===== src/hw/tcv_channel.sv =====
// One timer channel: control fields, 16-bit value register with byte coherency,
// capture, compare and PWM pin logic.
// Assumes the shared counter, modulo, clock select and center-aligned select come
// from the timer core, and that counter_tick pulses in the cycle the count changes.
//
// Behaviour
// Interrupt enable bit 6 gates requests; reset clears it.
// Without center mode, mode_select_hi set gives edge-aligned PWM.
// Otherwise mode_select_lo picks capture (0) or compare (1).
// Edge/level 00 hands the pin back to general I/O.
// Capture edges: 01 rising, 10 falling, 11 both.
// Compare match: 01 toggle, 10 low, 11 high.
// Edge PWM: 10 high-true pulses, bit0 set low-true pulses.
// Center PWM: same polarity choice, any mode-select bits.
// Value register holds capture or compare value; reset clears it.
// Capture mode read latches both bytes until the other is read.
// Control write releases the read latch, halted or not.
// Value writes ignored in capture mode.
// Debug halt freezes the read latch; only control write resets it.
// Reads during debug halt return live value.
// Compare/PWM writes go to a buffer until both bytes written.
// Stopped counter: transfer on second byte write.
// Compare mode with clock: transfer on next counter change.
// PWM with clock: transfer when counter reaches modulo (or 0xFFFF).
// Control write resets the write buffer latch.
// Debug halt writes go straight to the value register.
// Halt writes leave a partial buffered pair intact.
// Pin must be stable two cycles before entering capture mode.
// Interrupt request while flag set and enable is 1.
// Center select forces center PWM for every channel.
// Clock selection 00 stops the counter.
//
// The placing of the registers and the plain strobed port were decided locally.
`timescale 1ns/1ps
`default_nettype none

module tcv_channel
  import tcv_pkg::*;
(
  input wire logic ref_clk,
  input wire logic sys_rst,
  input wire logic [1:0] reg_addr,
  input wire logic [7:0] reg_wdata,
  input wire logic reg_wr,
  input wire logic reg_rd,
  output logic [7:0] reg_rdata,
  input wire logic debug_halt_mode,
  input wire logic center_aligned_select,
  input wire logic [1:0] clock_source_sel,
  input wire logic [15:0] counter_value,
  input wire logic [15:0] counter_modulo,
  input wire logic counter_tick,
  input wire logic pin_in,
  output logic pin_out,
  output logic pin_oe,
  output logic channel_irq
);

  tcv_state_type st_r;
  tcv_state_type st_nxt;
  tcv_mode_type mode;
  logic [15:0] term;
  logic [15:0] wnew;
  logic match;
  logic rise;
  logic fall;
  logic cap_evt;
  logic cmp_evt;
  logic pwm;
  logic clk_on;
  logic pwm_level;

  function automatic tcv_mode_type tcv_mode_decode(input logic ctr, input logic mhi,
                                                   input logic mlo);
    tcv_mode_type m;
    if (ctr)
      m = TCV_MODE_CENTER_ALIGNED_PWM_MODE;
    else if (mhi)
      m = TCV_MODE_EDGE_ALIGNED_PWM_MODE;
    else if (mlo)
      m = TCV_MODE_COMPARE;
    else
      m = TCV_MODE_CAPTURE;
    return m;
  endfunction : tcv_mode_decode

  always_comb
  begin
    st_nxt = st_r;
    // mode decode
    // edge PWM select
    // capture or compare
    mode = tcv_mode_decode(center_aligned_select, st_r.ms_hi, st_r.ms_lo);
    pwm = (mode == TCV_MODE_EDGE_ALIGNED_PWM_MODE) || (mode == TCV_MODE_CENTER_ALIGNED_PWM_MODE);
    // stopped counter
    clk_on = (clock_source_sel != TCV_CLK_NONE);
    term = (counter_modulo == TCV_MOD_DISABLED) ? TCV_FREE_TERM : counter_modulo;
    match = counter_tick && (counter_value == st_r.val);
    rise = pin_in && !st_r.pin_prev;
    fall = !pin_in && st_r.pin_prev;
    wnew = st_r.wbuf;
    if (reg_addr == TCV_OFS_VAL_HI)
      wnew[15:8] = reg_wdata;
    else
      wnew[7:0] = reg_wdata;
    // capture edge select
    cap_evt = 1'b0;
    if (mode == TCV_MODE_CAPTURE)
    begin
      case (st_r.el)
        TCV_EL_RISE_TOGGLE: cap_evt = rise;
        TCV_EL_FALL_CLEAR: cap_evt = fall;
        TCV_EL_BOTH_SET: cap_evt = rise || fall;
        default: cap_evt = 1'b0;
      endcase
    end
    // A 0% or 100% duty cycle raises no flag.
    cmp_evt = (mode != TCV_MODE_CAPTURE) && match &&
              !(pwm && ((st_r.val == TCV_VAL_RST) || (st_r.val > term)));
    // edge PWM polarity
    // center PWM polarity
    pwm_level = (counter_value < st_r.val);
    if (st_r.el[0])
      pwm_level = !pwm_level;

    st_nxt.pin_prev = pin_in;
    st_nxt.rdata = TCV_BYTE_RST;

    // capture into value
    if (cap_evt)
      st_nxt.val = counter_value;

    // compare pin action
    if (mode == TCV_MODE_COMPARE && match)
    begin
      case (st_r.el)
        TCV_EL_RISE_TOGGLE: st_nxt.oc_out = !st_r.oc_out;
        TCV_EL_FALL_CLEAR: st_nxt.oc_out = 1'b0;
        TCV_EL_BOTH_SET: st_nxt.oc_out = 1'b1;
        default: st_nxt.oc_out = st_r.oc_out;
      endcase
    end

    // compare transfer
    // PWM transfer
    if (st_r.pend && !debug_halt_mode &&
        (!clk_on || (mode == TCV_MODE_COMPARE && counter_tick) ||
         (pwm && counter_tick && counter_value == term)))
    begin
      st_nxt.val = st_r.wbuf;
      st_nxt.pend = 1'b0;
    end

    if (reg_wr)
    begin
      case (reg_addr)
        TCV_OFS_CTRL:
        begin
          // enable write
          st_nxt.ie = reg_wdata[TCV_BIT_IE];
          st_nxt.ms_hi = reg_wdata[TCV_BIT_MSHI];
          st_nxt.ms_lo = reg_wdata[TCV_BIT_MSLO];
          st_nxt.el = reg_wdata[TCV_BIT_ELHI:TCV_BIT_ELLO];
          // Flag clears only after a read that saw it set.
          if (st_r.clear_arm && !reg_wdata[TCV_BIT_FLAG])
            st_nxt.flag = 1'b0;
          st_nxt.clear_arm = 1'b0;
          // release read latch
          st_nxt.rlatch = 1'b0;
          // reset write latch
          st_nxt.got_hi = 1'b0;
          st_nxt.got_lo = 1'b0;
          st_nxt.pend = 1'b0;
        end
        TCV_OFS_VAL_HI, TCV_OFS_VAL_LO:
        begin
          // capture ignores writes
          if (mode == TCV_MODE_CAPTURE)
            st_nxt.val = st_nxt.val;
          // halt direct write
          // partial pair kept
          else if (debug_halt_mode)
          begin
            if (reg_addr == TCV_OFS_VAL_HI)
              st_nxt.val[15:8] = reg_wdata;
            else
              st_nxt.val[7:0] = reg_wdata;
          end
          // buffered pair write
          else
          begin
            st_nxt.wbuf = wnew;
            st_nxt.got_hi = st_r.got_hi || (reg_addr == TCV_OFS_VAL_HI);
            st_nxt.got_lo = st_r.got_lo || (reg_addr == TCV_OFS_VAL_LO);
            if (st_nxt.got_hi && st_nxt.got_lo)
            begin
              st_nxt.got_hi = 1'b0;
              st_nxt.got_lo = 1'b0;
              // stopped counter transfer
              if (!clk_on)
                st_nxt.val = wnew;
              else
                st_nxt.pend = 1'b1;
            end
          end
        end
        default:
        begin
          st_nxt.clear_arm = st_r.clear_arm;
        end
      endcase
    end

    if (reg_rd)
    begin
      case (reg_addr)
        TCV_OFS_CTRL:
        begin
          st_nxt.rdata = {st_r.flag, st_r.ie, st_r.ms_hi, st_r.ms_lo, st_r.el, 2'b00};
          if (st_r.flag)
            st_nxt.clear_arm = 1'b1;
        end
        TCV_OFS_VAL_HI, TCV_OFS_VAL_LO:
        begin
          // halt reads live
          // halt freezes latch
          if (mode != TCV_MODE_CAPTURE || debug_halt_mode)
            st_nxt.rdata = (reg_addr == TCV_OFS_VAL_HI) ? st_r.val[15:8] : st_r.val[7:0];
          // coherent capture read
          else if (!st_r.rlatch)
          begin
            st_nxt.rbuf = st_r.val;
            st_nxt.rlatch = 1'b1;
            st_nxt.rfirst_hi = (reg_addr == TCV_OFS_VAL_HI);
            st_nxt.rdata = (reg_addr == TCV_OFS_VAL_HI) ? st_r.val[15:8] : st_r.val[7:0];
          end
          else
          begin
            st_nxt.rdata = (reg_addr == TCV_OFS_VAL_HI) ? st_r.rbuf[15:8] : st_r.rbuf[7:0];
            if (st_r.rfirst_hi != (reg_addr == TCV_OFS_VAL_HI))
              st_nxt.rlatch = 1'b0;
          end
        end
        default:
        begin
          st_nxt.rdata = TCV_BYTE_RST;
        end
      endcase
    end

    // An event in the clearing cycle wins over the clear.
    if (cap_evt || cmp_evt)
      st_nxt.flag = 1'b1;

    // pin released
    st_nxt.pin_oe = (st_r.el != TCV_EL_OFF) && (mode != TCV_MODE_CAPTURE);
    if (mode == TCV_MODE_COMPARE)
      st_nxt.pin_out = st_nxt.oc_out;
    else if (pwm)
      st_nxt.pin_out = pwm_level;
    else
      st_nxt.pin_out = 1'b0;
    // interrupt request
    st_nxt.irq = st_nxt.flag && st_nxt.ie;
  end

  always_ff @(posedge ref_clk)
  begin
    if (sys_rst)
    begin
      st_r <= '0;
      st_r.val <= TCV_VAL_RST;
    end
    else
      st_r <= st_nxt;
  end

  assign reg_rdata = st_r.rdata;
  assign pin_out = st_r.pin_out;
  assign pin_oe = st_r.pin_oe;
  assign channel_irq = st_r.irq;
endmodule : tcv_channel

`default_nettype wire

==

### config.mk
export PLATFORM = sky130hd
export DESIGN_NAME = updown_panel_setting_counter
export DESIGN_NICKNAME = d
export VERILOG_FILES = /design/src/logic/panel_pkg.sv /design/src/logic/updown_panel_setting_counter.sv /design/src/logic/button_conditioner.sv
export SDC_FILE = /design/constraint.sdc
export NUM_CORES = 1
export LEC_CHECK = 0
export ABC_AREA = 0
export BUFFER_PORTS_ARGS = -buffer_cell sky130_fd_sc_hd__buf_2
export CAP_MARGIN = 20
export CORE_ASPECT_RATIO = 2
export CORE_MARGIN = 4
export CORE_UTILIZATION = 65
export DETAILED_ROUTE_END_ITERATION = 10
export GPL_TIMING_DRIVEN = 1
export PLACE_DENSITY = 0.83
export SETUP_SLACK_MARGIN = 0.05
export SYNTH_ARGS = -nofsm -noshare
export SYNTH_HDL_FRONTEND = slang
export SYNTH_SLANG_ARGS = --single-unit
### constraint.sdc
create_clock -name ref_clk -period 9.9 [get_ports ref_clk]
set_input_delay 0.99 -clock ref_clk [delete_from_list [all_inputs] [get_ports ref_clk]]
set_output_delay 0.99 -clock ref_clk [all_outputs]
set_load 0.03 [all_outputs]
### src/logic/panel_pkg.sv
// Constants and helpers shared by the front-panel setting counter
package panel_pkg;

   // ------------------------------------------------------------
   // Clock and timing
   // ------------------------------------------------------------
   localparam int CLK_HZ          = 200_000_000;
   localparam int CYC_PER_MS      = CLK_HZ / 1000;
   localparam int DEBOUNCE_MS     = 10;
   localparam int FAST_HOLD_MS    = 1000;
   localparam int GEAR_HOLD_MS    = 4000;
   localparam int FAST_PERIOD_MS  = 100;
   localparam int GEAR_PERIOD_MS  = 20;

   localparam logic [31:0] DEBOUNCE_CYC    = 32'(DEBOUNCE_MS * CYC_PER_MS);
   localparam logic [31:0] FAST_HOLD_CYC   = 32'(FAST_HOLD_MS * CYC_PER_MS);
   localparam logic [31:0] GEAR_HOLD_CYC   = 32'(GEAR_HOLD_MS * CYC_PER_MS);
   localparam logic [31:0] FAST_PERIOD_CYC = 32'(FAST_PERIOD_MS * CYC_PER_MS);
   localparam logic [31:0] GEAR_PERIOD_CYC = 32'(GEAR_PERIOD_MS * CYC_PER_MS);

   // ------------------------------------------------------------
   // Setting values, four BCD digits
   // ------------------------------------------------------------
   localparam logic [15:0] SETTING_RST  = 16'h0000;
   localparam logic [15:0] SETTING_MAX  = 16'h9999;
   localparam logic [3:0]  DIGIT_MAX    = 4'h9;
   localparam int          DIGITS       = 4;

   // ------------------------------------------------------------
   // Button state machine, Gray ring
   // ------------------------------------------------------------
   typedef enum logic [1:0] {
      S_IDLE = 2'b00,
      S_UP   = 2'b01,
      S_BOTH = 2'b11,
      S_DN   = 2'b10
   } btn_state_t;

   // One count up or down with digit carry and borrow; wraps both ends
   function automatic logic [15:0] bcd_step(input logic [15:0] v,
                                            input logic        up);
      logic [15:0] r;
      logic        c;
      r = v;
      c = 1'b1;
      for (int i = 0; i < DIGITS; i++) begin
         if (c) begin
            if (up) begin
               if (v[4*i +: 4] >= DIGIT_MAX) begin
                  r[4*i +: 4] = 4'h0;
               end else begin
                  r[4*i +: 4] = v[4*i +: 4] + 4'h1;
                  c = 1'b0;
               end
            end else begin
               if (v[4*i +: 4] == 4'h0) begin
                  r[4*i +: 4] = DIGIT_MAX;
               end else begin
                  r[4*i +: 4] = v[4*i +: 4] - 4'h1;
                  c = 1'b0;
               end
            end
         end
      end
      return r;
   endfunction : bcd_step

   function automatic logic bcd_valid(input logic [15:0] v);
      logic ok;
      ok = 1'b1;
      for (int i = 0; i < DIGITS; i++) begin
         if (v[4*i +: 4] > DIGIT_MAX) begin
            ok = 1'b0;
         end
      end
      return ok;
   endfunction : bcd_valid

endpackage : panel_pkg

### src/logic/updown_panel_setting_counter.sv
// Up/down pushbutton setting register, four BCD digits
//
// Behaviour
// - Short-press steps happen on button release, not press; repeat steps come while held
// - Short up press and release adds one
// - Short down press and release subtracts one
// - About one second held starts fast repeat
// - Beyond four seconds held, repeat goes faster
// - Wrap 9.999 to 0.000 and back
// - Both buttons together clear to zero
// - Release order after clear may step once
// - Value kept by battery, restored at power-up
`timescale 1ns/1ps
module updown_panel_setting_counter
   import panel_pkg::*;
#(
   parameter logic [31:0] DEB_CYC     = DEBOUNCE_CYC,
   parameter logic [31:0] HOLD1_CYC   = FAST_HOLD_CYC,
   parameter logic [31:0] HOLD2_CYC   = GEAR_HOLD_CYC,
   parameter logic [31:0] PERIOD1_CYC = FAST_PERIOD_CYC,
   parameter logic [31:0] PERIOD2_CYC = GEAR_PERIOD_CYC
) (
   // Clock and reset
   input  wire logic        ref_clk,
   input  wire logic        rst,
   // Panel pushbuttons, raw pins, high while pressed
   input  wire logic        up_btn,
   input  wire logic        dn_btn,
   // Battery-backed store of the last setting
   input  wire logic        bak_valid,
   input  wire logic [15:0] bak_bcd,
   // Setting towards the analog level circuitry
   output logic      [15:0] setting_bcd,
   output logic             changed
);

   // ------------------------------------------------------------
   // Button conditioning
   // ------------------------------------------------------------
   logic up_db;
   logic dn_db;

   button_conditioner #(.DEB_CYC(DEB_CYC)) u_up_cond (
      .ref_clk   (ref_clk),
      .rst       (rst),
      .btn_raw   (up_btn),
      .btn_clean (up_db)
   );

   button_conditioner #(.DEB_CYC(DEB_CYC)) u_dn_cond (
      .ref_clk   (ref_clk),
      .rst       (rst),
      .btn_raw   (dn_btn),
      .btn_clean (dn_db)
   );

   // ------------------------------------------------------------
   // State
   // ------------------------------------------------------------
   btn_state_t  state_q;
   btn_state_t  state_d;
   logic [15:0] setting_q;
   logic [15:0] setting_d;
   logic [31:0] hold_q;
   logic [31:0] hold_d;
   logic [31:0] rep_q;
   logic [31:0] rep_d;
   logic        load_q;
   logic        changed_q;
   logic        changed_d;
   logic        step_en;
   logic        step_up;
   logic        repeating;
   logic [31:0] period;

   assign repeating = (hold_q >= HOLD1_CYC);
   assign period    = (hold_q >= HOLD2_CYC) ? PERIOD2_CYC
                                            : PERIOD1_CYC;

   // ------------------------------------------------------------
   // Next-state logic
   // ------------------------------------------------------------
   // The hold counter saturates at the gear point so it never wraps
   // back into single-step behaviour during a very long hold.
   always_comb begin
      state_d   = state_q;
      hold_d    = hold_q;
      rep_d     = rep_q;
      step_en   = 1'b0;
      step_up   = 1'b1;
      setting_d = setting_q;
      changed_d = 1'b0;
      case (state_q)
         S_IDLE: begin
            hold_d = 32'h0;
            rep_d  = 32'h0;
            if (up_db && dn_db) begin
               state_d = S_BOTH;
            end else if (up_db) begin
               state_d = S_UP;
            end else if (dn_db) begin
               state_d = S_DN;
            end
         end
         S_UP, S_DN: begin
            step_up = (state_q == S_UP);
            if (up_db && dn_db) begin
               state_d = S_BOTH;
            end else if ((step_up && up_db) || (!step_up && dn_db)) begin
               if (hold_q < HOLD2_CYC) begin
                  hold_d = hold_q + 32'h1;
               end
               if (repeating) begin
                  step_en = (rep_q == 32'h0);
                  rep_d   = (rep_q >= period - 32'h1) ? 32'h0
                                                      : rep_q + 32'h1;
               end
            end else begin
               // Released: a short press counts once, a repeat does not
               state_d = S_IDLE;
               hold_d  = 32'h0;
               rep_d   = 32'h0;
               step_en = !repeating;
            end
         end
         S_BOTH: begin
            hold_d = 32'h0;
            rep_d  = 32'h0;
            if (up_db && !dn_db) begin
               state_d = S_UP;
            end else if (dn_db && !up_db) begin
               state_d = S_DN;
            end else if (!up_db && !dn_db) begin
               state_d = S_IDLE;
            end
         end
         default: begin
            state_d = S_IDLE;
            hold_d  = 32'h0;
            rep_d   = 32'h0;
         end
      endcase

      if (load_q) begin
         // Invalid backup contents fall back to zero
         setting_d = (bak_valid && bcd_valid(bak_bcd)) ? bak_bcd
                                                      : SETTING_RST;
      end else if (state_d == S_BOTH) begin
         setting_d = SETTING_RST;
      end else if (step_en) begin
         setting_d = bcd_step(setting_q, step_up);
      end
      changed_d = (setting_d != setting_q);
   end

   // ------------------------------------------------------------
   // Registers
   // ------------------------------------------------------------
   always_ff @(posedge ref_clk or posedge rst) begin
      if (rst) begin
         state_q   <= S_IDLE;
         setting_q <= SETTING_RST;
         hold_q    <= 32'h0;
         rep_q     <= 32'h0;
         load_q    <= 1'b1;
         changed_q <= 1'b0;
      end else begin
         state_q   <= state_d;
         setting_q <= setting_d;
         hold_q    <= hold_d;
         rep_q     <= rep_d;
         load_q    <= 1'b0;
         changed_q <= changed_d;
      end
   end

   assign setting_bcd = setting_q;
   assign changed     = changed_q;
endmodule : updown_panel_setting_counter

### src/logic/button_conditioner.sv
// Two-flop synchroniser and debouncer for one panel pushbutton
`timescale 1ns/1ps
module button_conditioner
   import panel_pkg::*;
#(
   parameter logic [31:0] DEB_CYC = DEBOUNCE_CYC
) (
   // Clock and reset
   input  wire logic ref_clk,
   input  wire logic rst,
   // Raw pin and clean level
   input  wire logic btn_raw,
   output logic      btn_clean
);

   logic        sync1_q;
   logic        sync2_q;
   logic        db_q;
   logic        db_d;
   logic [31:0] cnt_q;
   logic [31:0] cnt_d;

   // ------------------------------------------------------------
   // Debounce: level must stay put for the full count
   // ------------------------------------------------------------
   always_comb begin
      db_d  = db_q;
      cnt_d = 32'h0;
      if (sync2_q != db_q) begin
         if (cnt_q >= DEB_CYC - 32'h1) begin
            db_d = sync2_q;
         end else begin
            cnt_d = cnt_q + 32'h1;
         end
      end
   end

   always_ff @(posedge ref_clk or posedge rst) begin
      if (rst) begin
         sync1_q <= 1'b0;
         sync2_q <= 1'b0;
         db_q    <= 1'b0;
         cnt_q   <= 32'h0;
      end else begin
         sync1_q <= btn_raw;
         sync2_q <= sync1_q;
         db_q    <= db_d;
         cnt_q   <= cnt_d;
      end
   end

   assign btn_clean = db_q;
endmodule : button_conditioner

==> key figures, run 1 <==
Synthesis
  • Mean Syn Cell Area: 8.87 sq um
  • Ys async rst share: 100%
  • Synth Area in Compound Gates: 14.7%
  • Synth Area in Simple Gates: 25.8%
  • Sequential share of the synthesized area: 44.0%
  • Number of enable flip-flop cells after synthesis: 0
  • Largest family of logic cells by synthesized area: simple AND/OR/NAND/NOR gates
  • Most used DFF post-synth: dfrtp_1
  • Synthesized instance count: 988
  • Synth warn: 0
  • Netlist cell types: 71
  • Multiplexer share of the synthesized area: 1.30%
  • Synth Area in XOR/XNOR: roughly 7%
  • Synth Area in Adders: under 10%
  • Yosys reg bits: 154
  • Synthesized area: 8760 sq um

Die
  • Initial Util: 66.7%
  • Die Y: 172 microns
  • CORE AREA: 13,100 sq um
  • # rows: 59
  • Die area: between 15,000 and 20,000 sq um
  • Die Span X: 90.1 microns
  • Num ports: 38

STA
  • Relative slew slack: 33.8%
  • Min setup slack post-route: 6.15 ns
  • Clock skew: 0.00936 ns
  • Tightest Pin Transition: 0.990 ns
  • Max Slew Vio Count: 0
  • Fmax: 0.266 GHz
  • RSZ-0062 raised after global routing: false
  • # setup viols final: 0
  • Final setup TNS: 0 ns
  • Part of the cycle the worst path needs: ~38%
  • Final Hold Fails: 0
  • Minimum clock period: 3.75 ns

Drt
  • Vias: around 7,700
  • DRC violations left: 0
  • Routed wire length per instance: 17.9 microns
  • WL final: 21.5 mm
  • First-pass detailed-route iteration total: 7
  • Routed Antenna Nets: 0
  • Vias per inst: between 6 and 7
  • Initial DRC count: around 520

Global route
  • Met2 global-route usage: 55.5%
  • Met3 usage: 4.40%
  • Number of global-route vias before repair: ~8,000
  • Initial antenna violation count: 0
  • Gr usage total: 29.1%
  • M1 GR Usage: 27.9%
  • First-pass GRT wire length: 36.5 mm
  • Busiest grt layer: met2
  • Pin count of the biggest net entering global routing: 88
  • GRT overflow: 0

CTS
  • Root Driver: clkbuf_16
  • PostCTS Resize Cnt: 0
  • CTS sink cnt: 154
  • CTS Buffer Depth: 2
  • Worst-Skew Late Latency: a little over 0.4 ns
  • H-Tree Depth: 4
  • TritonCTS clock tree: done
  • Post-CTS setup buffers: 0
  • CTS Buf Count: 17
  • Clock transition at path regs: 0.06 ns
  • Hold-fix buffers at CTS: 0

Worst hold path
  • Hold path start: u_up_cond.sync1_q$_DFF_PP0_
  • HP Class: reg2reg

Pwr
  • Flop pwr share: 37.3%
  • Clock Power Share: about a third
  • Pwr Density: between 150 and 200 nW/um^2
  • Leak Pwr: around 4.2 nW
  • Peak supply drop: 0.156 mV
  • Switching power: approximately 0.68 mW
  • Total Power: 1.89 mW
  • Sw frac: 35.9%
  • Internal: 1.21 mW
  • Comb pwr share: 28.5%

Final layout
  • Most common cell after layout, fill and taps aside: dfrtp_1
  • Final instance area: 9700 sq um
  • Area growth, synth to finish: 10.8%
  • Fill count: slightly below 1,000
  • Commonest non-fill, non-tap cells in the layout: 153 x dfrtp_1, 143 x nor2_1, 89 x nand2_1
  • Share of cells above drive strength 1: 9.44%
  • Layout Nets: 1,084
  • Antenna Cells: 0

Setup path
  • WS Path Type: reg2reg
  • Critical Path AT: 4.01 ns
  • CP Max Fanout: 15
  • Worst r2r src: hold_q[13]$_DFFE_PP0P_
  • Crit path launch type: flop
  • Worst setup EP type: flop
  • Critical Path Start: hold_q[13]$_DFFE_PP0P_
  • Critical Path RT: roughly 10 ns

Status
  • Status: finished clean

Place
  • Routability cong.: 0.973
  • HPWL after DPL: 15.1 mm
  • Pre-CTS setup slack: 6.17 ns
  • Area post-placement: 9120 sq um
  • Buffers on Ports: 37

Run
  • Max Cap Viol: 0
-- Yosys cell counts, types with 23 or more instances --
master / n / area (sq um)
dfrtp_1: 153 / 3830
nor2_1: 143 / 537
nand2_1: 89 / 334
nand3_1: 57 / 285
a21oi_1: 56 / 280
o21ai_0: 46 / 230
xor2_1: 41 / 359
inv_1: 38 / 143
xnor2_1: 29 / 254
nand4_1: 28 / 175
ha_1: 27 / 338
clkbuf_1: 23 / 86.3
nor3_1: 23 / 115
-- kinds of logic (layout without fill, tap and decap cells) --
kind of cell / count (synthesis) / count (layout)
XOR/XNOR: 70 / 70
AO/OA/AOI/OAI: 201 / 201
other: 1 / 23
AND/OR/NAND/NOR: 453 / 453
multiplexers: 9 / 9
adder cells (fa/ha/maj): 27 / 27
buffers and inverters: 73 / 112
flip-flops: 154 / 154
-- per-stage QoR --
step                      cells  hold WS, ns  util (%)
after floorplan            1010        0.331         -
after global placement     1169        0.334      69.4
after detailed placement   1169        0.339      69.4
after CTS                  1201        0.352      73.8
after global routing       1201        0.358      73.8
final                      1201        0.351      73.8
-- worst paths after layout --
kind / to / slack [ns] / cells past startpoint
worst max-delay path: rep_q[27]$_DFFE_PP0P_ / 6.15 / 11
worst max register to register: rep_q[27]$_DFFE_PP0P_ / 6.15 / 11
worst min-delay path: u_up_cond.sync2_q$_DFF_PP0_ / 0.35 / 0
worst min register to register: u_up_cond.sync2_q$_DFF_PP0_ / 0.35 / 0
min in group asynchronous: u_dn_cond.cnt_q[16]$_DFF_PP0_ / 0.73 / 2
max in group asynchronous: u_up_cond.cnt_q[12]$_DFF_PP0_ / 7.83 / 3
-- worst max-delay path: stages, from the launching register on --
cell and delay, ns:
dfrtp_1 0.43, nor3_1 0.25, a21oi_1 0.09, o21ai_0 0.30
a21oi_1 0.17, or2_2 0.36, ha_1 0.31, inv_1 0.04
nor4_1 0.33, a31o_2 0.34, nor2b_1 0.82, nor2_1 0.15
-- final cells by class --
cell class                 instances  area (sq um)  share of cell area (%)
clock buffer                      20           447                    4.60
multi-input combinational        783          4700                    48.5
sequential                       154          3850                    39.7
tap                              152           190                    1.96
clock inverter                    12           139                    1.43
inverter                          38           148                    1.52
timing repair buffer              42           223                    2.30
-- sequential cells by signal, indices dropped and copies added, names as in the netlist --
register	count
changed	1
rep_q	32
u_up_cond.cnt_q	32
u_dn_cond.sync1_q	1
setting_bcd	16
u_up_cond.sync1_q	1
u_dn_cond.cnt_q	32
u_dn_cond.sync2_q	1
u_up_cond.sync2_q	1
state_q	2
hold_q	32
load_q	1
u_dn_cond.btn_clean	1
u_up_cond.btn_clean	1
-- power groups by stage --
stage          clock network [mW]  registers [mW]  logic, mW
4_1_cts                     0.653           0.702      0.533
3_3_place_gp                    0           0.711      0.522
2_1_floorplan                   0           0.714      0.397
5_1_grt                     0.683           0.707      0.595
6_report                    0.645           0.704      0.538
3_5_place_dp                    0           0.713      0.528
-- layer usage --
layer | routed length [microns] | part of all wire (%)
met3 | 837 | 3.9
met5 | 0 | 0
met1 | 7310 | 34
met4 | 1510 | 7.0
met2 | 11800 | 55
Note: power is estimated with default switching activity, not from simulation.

What is being asked ::
Write only the number of lines above in which the word "bytes" is found.

Answer below ::
2